Xcodeでアプリを作る際,プロジェクトの構成は自分やチームで大体決まっていると思います.
私は以下のような構成でいつも開発を行っていますが,毎回同じ構成を作るのは面倒です.
- Project
- project_name
- Classes
- Config
- Utility
- Model
- Entity
- View
- Controller
- Layout
- Resources
- Font
- Assets.xcassets
そこで,色々参考にしながらプロジェクトテンプレートを自作することにしたので,まとめることにします.
参考にした記事はこちら↓
- http://d.hatena.ne.jp/kimuraw/20120905/p1
- http://ashplanning.blogspot.jp/2015/02/xcode-6.html
- http://www.telerik.com/blogs/how-to-create-custom-project-templates-in-xcode-7
準備
雛形となるファイルは既存のものをコピーします.
デフォルトのテンプレート置き場(環境によっては多少異なります.)である
/Applications/Xcode.app/Contents/Developer/Platforms/iPhoneOS.platform/Developer/Library/Xcode/Templates/Project\ Templates/
から,Single View Applicationと関連するファイルのテンプレートを使用します.
ターミナルで以下を実行します.
$ cd ~/Library/Developer/Xcode/Templates/Project\ Templates
$ mkdir MyTemplate
$ cd MyTemplate/
$ cp -R /Applications/Xcode.app/Contents/Developer/Platforms/iPhoneOS.platform/Developer/Library/Xcode/Templates/Project\ Templates/iOS/Application/{Cocoa\ Touch\ Application\ Base.xctemplate,Storyboard\ Application.xctemplate,Single\ View\ Application.xctemplate} .

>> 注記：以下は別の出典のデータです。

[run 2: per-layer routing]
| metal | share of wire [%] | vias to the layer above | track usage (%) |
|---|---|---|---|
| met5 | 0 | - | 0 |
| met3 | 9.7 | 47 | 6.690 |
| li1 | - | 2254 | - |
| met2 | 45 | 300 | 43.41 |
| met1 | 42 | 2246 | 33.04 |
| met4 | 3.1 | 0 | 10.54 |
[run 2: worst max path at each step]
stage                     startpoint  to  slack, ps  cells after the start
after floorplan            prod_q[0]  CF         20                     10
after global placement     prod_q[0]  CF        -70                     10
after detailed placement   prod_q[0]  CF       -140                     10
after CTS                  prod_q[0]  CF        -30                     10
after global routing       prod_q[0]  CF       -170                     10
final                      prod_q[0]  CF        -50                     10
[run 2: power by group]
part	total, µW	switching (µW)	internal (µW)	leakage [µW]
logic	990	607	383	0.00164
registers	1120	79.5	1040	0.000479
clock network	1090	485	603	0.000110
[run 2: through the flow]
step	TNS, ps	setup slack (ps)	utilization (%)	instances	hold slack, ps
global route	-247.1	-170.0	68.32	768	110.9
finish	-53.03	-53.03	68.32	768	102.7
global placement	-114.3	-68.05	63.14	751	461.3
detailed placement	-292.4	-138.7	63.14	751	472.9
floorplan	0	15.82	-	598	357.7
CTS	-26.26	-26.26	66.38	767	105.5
==> config.mk <==
export PLATFORM = sky130hd
export DESIGN_NAME = ram_bridge
export DESIGN_NICKNAME = d
export VERILOG_FILES = /design/src/rtl/arm_mem_pkg.sv /design/src/rtl/ram_addr_chk.sv /design/src/rtl/ram_bridge.sv
export SDC_FILE = /design/constraint.sdc
export NUM_CORES = 1
export LEC_CHECK = 0
export BUFFER_PORTS_ARGS = -buffer_cell sky130_fd_sc_hd__buf_2
export CORE_MARGIN = 2
export CORE_UTILIZATION = 48
export DETAILED_ROUTE_END_ITERATION = 10
export PLACE_DENSITY = 0.85
export SYNTH_ARGS = -nofsm -noshare
export SYNTH_HDL_FRONTEND = slang
export SYNTH_SLANG_ARGS = --single-unit
==> constraint.sdc <==
create_clock -name clk -period 5.7 [get_ports clk]
set_input_delay 1.425 -clock clk [delete_from_list [all_inputs] [get_ports clk]]
set_output_delay 1.425 -clock clk [all_outputs]
set_load 0.03 [all_outputs]
==> src/rtl/arm_mem_pkg.sv <==
// Shared definitions for the arm6 data-memory path: bridge state encoding,
// byte-lane constants and the request legality check.
package arm_mem_pkg;

    typedef enum logic [1:0] {
        IDLE   = 2'd0,
        ACCESS = 2'd1,
        DONE   = 2'd2,
        ABORT  = 2'd3
    } state_t;

    localparam logic [3:0] FLAG_NONE    = 4'h0;
    localparam logic [3:0] FLAG_WORD    = 4'hF;
    localparam logic [3:0] FLAG_HALF_LO = 4'h3;
    localparam logic [3:0] FLAG_HALF_HI = 4'hC;

    // True when the request falls outside the SRAM window or its lanes do not
    // match the address alignment (words on 4-byte, halfwords on 2-byte).
    function automatic logic access_bad(
        input logic [31:0] addr,
        input logic [3:0]  flag,
        input logic [31:0] base,
        input int          aw
    );
        logic w_in_range;
        logic w_misaligned;
        w_in_range   = (addr >> (aw + 2)) == (base >> (aw + 2));
        w_misaligned = ((flag == FLAG_WORD) && (addr[1:0] != 2'b00)) ||
                       (((flag == FLAG_HALF_LO) || (flag == FLAG_HALF_HI)) && addr[0]);
        return !w_in_range || (flag == FLAG_NONE) || w_misaligned;
    endfunction

endpackage

==> src/rtl/ram_addr_chk.sv <==
// Combinational legality check of a core data request against the SRAM window.
module ram_addr_chk
    import arm_mem_pkg::*;
#(
    parameter logic [31:0] RAM_BASE = 32'h0000_0000,
    parameter int          RAM_AW   = 12
) (
    input  logic [31:0] addr,
    input  logic [3:0]  flag,
    output logic        bad
);

    assign bad = access_bad(addr, flag, RAM_BASE, RAM_AW);

endmodule
## src/rtl/fifo_write_arbiter_pkg.sv

```systemverilog
// Shared types and constants for the asynchronous-FIFO write-port arbiter.
package fifo_write_arbiter_pkg;

   typedef enum logic {
      IDLE  = 1'b0,
      BURST = 1'b1
   } state_t;

   localparam int unsigned REQ_COUNT = 2;

   // Pointers, lengths and the free count carry one wrap bit above the address.
   function automatic int unsigned ptr_width(input int unsigned addr_width);
      return addr_width + 1;
   endfunction

endpackage

```

## src/rtl/fifo_write_arbiter_rr_arb2.sv

```systemverilog
// Two-way round-robin pick: passes a lone eligible bit, breaks ties with rr.
module rr_arb2
   import fifo_write_arbiter_pkg::*;
(
   input  logic [REQ_COUNT-1:0] elig,
   input  logic                 rr,
   output logic [REQ_COUNT-1:0] grant_c
);

   always_comb begin
      grant_c = elig;
      if (&elig) grant_c = rr ? 2'b10 : 2'b01;
   end

endmodule

```

## src/rtl/fifo_write_arbiter.sv

```systemverilog
// Grants the FIFO write port to one of two requesters for a whole burst,
// only when the FIFO has room for the full burst.
module fifo_write_arbiter
   import fifo_write_arbiter_pkg::*;
#(
   parameter int unsigned ADDR_WIDTH = 4,
   parameter int unsigned DATA_WIDTH = 8
)
(
   input  logic                                w_clk,
   input  logic                                w_rst_n,
   input  logic [ptr_width(ADDR_WIDTH)-1:0]    write_addr,
   input  logic [ptr_width(ADDR_WIDTH)-1:0]    read_addr,
   input  logic                                req0,
   input  logic                                req1,
   input  logic [ptr_width(ADDR_WIDTH)-1:0]    len0,
   input  logic [ptr_width(ADDR_WIDTH)-1:0]    len1,
   input  logic                                valid0,
   input  logic                                valid1,
   input  logic [DATA_WIDTH-1:0]               data0,
   input  logic [DATA_WIDTH-1:0]               data1,
   output logic                                gnt0,
   output logic                                gnt1,
   output logic                                w_en,
   output logic [DATA_WIDTH-1:0]               w_data,
   output logic                                busy,
   output logic                                err
);

   localparam int unsigned PW   = ptr_width(ADDR_WIDTH);
   localparam int unsigned SIZE = 2 ** ADDR_WIDTH;

   state_t               state;
   logic [PW-1:0]        used;
   logic [PW-1:0]        free;
   logic [PW-1:0]        beats_left;
   logic                 rr;
   logic [REQ_COUNT-1:0] req;
   logic [REQ_COUNT-1:0] elig;
   logic [REQ_COUNT-1:0] illegal;
   logic [REQ_COUNT-1:0] grant;
   logic [REQ_COUNT-1:0] seen;
   logic [REQ_COUNT-1:0] seen_next;

   // Modular pointer difference handles the wrap bit; equal pointers give SIZE free.
   assign used = write_addr - read_addr;
   assign free = PW'(SIZE) - used;
   assign req  = {req1, req0};

   always_comb begin
      illegal[0] = req0 && ((len0 == '0) || (len0 > PW'(SIZE)));
      illegal[1] = req1 && ((len1 == '0) || (len1 > PW'(SIZE)));
      elig[0]    = req0 && (len0 != '0) && (len0 <= free);
      elig[1]    = req1 && (len1 != '0) && (len1 <= free);
      // An illegal request is reported once; dropping req re-arms the report.
      seen_next  = (seen | ((state == IDLE) ? illegal : '0)) & req;
   end

   rr_arb2 u_rr_arb2 (
      .elig    (elig),
      .rr      (rr),
      .grant_c (grant)
   );

   // Write port follows the granted requester with no added latency.
   assign w_en = (gnt0 && valid0) || (gnt1 && valid1);

   always_comb begin
      w_data = '0;
      if (gnt0)      w_data = data0;
      else if (gnt1) w_data = data1;
   end

   always_ff @(posedge w_clk) begin
      if (!w_rst_n) begin
         state      <= IDLE;
         gnt0       <= 1'b0;
         gnt1       <= 1'b0;
         busy       <= 1'b0;
         err        <= 1'b0;
         beats_left <= '0;
         rr         <= 1'b0;
         seen       <= '0;
      end else begin
         seen <= seen_next;
         err  <= (state == IDLE) && (|(illegal & ~seen));
         if (state == IDLE) begin
            if (grant[0]) begin
               gnt0       <= 1'b1;
               busy       <= 1'b1;
               beats_left <= len0;
               state      <= BURST;
            end else if (grant[1]) begin
               gnt1       <= 1'b1;
               busy       <= 1'b1;
               beats_left <= len1;
               state      <= BURST;
            end
         end else if (w_en) begin
            beats_left <= beats_left - PW'(1);
            // Last beat: release and hand priority to the other requester.
            if (beats_left == PW'(1)) begin
               gnt0  <= 1'b0;
               gnt1  <= 1'b0;
               busy  <= 1'b0;
               rr    <= gnt0;
               state <= IDLE;
            end
         end
      end
   end

endmodule

```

コピーしたSingle View Applicationのフォルダ名を好きな名前に変えます.
$ mv Single\ View\ Application.xctemplate MyTemplate\ Application.xctemplate/
準備はこれで終わりです.
Xcodeを開き,プロジェクトを新規作成すると,以下のようになっていることがわかると思います.
フォルダ構成
Xcode Projectのテンプレートは,継承できる構造になっており,テンプレートが細分化されています.
全て説明すると非常に長くなると思うので,今回使用するものだけ説明していきます.
まずはMyTemplateApplication.xctemplateから.
このフォルダは一番下の階層のテンプレートで,プロジェクト新規作成時にテンプレートとして現れるものです.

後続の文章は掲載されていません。